Molecular You reports ‘breakthrough’ in early detection of pancreatic cancer | BioWorld
Doctors may soon have a better chance of spotting one of the deadliest cancers—pancreatic cancer—before it’s too late.
A new study from the University of California San Diego has identified an early warning sign that could help detect pancreatic ductal adenocarcinoma (PDAC), the most common and aggressive type of pancreatic cancer. This form of cancer currently has a survival rate of less than 10% over five years and is notoriously hard to treat unless caught very early.
What’s the Breakthrough?
Researchers discovered that inflammation and stress inside the body can “switch on” a dangerous protein called STAT3 in pancreas cells. This protein plays a big role in helping cancer cells survive, grow, spread—and resist treatments.

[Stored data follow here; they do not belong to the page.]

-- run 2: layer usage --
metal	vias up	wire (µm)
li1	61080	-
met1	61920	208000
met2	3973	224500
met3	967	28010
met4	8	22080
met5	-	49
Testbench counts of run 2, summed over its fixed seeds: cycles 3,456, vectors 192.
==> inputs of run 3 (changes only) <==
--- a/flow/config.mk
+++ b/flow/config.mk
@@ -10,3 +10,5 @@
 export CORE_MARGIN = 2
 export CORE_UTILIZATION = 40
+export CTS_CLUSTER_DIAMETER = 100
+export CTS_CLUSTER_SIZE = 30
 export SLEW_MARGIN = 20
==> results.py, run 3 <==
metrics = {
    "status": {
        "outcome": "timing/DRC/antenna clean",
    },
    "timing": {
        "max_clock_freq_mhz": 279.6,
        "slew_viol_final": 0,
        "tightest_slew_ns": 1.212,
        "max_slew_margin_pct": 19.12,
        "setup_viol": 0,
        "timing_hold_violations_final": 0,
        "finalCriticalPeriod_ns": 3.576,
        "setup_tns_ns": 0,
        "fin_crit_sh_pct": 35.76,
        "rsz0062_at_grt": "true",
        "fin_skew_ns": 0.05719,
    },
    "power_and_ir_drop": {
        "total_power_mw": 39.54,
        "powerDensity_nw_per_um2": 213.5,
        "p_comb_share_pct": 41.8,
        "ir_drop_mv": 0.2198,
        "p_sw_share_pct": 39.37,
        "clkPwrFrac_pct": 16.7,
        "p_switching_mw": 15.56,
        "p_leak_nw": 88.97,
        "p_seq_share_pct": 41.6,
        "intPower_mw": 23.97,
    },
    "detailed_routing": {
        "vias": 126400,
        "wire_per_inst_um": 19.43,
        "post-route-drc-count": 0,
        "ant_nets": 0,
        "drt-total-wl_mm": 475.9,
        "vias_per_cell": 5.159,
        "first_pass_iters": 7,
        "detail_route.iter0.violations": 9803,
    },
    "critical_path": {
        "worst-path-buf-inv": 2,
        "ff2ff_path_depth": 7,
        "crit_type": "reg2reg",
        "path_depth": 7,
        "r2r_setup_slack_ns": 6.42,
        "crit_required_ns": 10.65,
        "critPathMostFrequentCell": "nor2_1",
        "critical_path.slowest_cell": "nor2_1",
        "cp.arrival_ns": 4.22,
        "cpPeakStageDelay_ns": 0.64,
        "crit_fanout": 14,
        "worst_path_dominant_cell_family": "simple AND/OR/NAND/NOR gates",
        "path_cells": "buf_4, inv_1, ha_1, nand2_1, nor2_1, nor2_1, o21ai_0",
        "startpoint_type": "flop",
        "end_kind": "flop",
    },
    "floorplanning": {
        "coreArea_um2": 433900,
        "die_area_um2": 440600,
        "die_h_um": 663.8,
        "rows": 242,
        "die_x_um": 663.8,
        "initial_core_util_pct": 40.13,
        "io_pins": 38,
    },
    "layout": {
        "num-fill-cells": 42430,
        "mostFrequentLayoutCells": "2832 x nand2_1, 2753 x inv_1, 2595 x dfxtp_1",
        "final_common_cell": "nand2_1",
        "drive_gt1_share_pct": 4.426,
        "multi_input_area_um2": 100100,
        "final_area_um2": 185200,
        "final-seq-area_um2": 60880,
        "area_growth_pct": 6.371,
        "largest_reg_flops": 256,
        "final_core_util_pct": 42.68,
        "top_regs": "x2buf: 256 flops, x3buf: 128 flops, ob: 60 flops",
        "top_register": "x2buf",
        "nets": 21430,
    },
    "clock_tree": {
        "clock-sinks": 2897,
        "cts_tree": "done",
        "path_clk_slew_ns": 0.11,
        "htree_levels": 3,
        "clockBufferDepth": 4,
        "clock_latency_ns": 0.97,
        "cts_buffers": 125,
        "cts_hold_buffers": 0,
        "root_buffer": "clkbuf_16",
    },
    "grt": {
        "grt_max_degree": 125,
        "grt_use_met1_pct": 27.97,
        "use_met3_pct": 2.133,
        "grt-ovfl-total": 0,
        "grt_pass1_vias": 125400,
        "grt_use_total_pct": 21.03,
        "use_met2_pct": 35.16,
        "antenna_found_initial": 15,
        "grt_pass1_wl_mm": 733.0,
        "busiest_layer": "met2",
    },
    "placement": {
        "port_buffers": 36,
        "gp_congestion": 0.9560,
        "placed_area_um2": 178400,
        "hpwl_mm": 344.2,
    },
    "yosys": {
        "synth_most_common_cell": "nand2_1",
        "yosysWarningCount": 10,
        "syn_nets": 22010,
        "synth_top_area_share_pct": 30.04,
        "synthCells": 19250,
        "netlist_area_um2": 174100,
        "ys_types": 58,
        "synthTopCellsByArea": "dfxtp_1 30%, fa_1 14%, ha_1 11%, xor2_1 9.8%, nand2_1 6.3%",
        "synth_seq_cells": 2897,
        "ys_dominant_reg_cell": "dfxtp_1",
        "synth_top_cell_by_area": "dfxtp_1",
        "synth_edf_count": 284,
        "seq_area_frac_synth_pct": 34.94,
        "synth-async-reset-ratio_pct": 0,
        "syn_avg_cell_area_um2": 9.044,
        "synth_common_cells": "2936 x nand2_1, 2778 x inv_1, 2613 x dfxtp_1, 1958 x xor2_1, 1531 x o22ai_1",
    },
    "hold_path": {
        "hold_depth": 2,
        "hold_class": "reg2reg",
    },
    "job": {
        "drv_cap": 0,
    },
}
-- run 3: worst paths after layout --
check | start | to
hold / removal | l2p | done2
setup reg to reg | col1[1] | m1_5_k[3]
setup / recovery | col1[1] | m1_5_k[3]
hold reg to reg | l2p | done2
This is an optimization exercise on Yosys and OpenROAD, whose aim is small area and a short achievable clock period, not a production implementation. In this exercise RTL edits were held to simulation tests only and were not proved equivalent to the original. Power figures rest on the tool's default switching activity, not on a simulated workload.

## chipInterface
module chipInterface(
	input logic [17:0] SW,
	input logic [3:1] KEY,
	input logic KEY0,
	input logic CLOCK_50,
	output logic [6:0] HEX0, HEX1, HEX2, HEX3, HEX4, HEX5, HEX6, HEX7,
	output logic [7:0] LEDG,
	output logic [7:0] VGA_R, VGA_G, VGA_B,
	output logic VGA_BLANK_N, VGA_SYNC_N,
	output logic VGA_VS, VGA_HS
);
Settings: LEC_CHECK=0, ABC_AREA=1, CAP_MARGIN=20, CORE_MARGIN=2, CORE_UTILIZATION=40, CTS_BUF_LIST=sky130_fd_sc_hd__clkbuf_4, SLEW_MARGIN=20; clock period 20.0 ns.
standard.sh (not shown) runs the stock make flow with config.mk's settings and CLKGATE_MAP_FILE= SYNTH_SCRIPT=/design/flow/synth_recipe.tcl, a recipe that flattens the netlist after the stock synthesis.
==> flow/flow/run.sh <==
#!/bin/bash
set -euo pipefail
bash standard.sh 'BUFFER_PORTS_ARGS=-buffer_cell sky130_fd_sc_hd__buf_1' finish > standard_flow.log 2>&1
Edit:
- CTS_BUF_LIST: sky130_fd_sc_hd__clkbuf_4 -> sky130_fd_sc_hd__clkbuf_8
=>
- The changed run completed without violations
- routed wire length barely changes
- area after synthesis is unchanged
- final area hardly moves
- hold slack stays flat
- global-route usage goes down by 0.27 points
- critical path depth does not change

v47:
chipInterface, a different RTL version from the one above (not shown whole).
For scale: about 1400 cells after synthesis, roughly 120 I/O pins.
export LEC_CHECK = 0
export ABC_AREA = 1
export CAP_MARGIN = 20
export CORE_MARGIN = 2
export CORE_UTILIZATION = 60
export SLEW_MARGIN = 20
create_clock -name core_clock -period 20.0 [get_ports {CLOCK_50}]
==> flow/flow/run.sh <==
#!/bin/bash
set -euo pipefail
MARGIN=0
CTS="-sink_clustering_enable -repair_clock_nets -buf_list sky130_fd_sc_hd__clkbuf_8 -sink_clustering_size 18 -sink_clustering_max_diameter 60 -dont_use_dummy_load"
bash standard.sh 'BUFFER_PORTS_ARGS=-buffer_cell sky130_fd_sc_hd__buf_1' "CTS_ARGS=$CTS" "SETUP_SLACK_MARGIN=$MARGIN" finish > standard_flow.log 2>&1
Setup changes, v47 to v14
==> flow/flow/run.sh <==
#!/bin/bash
set -euo pipefail
MARGIN=11.4
CTS="-sink_clustering_enable -repair_clock_nets -buf_list sky130_fd_sc_hd__clkbuf_8 -sink_clustering_size 18 -sink_clustering_max_diameter 60 -dont_use_dummy_load"
bash standard.sh 'BUFFER_PORTS_ARGS=-buffer_cell sky130_fd_sc_hd__buf_1' "CTS_ARGS=$CTS" "SETUP_SLACK_MARGIN=$MARGIN" finish > standard_flow.log 2>&1
Results
v14 and v47 ended up with nearly the same post-detailed-placement cell area. Worst-margin pin slew: v14 higher than v47. Summary — via count, v14 relative to v47: higher, by 97. v47 and v14 ended up with roughly the same relative area of non-clock buffer cells in the final design. In v14 the total met2 wirelength after detailed routing turned out 4.2% higher than in v47. | final non-filler cell area | v14 vs v47 | ≈ equal |.
diff inputs: v14 => v1
# v14
export LEC_CHECK = 0
export ABC_AREA = 1
export CAP_MARGIN = 20
export CORE_MARGIN = 2
export CORE_UTILIZATION = 60
export SLEW_MARGIN = 20
create_clock -name core_clock -period 20.0 [get_ports {CLOCK_50}]
# v1
export LEC_CHECK = 0
export ABC_AREA = 1
export CAP_MARGIN = 20
export CORE_MARGIN = 2
export CORE_UTILIZATION = 70
export SLEW_MARGIN = 20
create_clock -name core_clock -period 20.0 [get_ports {CLOCK_50}]
[summary]
In terms of routed wire length, v1 and v14 differ only marginally.
Number of clock-tree buffers in the layout for v1: 1 down relative to v14
Comparing v14 with v1, the final instance area came out essentially unchanged.
Diff v1 and v14: tapcell count lower in v1
Compared with v14, full die area in v1 decreased by more than 10%.
Sort v1 and v14 by clock skew, descending, and v14 comes first.
Looking at worst setup slack, v1 sits 0.0084 ns below v14.
Source: an optimization exercise on an open RTL-to-GDS flow (aim: small area, a short achievable clock period and few clock cycles). Production flows keep margins and buffers that such runs may drop.
At most, simulation tests tie the RTL to the original design; equivalence was not proved.

==> v35: inputs <==
==> flow/design.v <==
`timescale 1ns / 1ps
module convolution(
    input clk,
    input [7:0] pix,            
    input [71:0] kernel,
    input [1:0] ph,             
    output [19:0] sum
    );
    reg [7:0] px;
    reg [7:0] w0, w1, w2;
    always @(posedge clk) begin
        px <= pix;
        case (ph)
            2'd1: begin w0 <= kernel[7:0];   w1 <= kernel[15:8];  w2 <= kernel[23:16]; end
            2'd2: begin w0 <= kernel[31:24]; w1 <= kernel[39:32]; w2 <= kernel[47:40]; end
            default: begin w0 <= kernel[55:48]; w1 <= kernel[63:56]; w2 <= kernel[71:64]; end
        endcase
    end
    reg [11:0] a0, a1, a2, b0, b1, b2;
    always @(posedge clk) begin
        a0 <= px * w0[3:0];
        b0 <= px * w0[7:4];
        a1 <= px * w1[3:0];
        b1 <= px * w1[7:4];
        a2 <= px * w2[3:0];
        b2 <= px * w2[7:4];
    end
    wire first = (ph == 2'd0);
    reg [17:0] s0;
    reg [18:0] s1;
    reg [19:0] s2;
    always @(posedge clk) begin
        s0 <= (first ? 18'd0 : s0) + a0 + {b0, 4'd0};
        s1 <= (first ? {1'b0, s0} : s1) + a1 + {b1, 4'd0};
        s2 <= (first ? {1'b0, s1} : s2) + a2 + {b2, 4'd0};
    end
    assign sum = s2;
endmodule
`timescale 1ns / 1ps
module controller_fsm(
    input clk,
    input rst,
    input start,
    output reg rd,
    output reg [14:0] addr,
    output reg [1:0] ph,
    output reg result_valid,
    output reg done
    );
    reg [7:0] col;              
    wire col_end = (col == 8'd129);
    wire last_rd = (addr == 15'd16899);
    reg o1, o2, o3, l1, l2, l3;         
    always @(posedge clk) begin
        if (rst) begin
            rd <= 1'b0;
            done <= 1'b0;
            result_valid <= 1'b0;
            o1 <= 1'b0; o2 <= 1'b0; o3 <= 1'b0; l1 <= 1'b0; l2 <= 1'b0; l3 <= 1'b0;
        end else begin
            o1 <= rd && (ph == 2'd2) && (col[7:1] != 7'd0);
            l1 <= rd && last_rd;
            o2 <= o1;
            l2 <= l1;
            o3 <= o2;
            l3 <= l2;
            result_valid <= o3;
            if (start) begin
                rd <= 1'b1;
                done <= 1'b0;
            end else begin
                if (last_rd) rd <= 1'b0;
                if (l3) done <= 1'b1;
            end
        end
    end
    always @(posedge clk) begin
        if (start) begin
            addr <= 15'd0;
            ph <= 2'd0;
            col <= 8'd0;
        end else begin
            ph <= (ph == 2'd2) ? 2'd0 : ph + 2'd1;
            if (ph == 2'd2) begin
                addr <= addr - 15'd259;
                col <= col_end ? 8'd0 : col + 8'd1;
            end else begin
                addr <= addr + 15'd130;
            end
        end
    end
endmodule
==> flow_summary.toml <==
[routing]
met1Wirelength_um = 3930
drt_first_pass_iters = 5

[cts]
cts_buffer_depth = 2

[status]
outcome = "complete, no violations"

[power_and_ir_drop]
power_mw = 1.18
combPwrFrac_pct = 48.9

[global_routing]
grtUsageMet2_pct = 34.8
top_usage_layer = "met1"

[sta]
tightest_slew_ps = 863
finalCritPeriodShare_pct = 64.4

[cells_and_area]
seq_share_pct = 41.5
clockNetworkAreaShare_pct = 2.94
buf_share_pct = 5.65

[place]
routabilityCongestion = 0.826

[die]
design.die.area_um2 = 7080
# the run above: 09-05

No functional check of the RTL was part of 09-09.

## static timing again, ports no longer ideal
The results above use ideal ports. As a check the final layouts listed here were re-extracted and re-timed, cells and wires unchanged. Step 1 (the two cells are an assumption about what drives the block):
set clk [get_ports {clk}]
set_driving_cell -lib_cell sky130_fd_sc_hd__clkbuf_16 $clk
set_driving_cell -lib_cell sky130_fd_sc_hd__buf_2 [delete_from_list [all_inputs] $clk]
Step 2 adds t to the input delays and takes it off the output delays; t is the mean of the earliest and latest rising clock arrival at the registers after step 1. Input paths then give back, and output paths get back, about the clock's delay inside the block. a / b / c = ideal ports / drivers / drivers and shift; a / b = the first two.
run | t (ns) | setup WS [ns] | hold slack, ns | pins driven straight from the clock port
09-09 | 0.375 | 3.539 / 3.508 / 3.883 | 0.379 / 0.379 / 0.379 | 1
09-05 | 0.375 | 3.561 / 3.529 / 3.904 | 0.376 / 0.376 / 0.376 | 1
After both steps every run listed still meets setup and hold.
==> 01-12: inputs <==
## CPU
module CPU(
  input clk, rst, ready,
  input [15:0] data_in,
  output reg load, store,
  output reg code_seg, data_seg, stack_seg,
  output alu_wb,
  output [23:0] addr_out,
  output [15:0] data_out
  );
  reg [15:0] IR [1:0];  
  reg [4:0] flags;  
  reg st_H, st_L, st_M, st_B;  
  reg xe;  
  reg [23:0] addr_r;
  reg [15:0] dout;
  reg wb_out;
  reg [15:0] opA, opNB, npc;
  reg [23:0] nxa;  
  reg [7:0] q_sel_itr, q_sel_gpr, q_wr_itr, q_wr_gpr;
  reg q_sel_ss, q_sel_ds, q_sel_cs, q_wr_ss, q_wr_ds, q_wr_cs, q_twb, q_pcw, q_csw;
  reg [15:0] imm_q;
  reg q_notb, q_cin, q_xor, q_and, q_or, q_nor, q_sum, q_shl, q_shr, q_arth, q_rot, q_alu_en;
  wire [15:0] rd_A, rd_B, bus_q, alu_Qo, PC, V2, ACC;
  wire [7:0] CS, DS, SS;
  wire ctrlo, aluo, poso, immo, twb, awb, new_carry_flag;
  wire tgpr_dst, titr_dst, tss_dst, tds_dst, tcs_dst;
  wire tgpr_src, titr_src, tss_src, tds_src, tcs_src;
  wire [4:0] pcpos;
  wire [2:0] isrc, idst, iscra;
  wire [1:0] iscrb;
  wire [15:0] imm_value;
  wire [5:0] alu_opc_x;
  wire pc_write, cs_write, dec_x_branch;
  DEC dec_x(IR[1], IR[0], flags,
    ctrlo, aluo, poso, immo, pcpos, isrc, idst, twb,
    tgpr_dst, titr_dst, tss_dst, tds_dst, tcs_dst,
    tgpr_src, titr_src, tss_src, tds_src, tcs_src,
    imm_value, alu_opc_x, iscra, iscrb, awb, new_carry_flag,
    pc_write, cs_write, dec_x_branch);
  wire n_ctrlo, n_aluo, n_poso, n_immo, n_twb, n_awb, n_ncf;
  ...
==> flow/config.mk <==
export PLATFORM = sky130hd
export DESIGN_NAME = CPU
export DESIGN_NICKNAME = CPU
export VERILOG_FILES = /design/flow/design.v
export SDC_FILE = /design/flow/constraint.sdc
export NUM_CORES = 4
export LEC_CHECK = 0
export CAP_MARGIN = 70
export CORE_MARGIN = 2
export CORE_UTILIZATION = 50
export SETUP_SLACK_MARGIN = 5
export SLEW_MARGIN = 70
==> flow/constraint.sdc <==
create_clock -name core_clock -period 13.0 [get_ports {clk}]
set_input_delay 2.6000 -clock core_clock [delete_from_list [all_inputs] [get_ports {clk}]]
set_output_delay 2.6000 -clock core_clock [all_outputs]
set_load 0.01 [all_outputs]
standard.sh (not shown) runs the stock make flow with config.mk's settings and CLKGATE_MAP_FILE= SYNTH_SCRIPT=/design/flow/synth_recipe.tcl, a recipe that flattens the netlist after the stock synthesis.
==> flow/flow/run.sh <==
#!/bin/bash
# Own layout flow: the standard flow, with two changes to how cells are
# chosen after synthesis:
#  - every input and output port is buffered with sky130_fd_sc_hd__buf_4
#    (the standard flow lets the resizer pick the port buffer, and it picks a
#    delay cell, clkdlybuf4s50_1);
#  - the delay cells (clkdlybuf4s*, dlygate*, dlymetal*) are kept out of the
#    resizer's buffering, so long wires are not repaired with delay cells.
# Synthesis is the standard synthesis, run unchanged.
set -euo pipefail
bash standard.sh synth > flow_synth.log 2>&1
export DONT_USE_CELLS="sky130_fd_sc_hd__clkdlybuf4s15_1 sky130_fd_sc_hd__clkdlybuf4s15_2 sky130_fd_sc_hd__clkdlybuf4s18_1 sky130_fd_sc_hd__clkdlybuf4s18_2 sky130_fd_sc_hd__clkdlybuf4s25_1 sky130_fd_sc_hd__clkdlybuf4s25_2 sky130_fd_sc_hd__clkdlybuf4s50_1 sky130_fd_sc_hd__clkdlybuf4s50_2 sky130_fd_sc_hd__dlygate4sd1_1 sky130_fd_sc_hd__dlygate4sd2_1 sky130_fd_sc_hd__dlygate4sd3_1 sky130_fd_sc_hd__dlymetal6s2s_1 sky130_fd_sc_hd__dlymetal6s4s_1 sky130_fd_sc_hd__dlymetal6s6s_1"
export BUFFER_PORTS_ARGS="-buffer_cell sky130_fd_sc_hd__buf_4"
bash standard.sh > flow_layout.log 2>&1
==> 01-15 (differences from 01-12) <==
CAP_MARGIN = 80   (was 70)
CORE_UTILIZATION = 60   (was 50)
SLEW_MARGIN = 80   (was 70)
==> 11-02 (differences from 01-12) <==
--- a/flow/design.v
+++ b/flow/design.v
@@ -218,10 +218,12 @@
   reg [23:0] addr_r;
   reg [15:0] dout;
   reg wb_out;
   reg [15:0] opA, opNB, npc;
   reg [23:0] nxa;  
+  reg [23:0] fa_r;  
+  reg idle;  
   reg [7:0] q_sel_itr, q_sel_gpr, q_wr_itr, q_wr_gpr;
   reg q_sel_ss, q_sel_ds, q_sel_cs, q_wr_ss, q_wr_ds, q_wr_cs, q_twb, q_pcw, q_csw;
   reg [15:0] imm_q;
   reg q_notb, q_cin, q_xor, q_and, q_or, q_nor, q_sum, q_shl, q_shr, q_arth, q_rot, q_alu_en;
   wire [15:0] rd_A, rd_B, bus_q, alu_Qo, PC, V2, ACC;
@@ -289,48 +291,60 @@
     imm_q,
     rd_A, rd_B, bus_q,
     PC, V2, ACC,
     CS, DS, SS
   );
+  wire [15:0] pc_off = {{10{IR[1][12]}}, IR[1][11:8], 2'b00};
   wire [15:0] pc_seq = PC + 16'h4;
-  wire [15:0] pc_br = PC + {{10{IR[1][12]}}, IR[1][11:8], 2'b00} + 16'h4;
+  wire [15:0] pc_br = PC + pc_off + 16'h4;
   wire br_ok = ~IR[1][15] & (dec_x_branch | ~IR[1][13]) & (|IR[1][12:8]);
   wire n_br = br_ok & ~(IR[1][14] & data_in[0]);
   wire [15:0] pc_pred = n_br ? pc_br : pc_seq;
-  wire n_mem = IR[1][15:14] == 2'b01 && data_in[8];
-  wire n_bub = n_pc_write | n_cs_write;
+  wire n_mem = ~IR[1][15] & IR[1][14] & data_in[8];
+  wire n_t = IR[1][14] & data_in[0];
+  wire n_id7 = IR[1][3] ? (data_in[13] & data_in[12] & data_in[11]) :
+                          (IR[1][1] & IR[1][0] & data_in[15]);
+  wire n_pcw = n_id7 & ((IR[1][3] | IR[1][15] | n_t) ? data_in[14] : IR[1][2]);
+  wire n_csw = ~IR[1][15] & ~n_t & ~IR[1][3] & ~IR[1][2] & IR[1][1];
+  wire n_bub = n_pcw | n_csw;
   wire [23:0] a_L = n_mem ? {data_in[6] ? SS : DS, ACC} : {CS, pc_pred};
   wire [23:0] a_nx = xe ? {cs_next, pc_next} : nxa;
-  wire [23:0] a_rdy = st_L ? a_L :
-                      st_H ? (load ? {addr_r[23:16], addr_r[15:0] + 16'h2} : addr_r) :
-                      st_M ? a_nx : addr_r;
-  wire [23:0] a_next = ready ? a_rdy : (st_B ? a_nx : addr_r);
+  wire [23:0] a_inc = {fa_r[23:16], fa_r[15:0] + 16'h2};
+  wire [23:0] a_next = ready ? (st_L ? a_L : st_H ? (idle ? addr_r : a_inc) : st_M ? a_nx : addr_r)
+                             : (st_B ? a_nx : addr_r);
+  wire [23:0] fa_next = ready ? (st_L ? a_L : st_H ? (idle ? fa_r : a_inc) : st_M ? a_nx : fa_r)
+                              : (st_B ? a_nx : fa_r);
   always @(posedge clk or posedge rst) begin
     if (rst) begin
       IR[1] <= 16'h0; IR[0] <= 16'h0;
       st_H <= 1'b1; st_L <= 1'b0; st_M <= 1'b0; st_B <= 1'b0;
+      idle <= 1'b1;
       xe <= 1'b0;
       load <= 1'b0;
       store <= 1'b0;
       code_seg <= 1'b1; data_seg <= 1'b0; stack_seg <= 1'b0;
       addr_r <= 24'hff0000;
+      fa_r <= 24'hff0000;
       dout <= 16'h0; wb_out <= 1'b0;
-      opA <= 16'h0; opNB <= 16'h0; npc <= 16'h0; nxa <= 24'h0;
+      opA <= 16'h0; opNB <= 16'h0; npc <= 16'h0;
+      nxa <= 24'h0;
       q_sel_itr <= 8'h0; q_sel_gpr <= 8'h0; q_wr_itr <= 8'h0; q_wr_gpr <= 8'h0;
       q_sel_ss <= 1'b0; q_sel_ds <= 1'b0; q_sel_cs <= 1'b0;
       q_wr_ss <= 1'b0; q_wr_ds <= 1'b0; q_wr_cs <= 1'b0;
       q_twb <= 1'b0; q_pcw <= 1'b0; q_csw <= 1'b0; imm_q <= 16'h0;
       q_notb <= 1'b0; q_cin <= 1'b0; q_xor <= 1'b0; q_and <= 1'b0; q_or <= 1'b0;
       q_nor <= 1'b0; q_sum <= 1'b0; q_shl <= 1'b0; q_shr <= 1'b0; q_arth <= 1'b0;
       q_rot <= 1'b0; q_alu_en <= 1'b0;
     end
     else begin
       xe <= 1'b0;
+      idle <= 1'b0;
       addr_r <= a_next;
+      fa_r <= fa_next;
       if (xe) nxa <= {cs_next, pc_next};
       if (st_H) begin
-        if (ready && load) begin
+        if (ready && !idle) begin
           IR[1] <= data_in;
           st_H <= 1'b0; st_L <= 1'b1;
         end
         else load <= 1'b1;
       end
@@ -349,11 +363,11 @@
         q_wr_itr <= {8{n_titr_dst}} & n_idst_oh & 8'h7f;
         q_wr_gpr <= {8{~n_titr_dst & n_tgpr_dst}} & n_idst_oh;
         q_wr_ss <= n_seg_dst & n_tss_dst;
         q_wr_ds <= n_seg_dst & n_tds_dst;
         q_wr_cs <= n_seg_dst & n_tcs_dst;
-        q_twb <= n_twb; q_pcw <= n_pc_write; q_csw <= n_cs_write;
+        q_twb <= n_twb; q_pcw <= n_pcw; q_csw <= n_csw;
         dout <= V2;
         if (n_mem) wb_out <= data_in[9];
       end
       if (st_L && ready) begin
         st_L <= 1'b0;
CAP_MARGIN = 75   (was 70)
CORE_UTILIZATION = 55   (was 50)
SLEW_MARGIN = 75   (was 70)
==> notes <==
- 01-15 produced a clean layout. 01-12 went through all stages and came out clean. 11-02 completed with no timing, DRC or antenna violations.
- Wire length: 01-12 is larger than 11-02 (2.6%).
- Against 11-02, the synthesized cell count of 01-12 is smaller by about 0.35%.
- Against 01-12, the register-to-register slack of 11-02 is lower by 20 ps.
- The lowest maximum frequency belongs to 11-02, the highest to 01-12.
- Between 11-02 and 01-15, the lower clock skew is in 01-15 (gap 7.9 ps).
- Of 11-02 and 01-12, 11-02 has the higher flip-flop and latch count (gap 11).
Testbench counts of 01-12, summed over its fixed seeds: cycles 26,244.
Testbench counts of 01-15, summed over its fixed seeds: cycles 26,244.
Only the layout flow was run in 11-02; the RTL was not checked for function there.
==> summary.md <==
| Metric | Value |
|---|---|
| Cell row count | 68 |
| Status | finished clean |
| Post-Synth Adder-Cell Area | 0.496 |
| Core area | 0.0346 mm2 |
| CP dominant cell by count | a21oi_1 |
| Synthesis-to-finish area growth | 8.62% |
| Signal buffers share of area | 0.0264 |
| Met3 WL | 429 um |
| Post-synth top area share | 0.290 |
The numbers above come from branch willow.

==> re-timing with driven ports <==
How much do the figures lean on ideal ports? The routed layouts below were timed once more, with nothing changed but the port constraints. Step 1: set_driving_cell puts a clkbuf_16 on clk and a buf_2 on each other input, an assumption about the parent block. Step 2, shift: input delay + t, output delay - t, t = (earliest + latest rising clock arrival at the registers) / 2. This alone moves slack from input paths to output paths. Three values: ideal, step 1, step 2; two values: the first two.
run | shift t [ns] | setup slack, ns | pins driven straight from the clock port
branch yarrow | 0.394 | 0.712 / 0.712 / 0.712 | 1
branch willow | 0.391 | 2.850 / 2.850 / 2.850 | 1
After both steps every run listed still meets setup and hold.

In this study, the team zeroed in on how STAT3 activates specific genes, especially one called Integrin β3 (ITGB3), when the body is under stress (like during low oxygen levels or chemotherapy). ITGB3 helps cancer cells form and spread faster.
They found that when STAT3 and ITGB3 are both active, they create a unique gene pattern they’ve called “STRESS UP.”
Why Is This Important?
The “STRESS UP” signature acts like a red flag, warning doctors when pancreatic cells are likely to turn cancerous—and even predicting how aggressive the cancer might become. It can also signal whether a tumor will respond to treatments or resist them.
What’s more encouraging? There are already existing drugs used for other diseases that can block the STAT3 protein. That means new treatments for pancreatic cancer might not be far off.
A Step Toward Early Detection and Better Treatment
By tracking this STRESS UP gene signature, doctors could:
- Catch pancreatic cancer much earlier
- Know how fast it might spread
- Identify which patients might benefit from existing therapies
- Develop new targeted treatments for those with resistant or fast-growing tumors
What’s Next?
The researchers are now testing new therapies that block the harmful pathways activated by STAT3. These treatments are already entering clinical trials for drug-resistant cancers.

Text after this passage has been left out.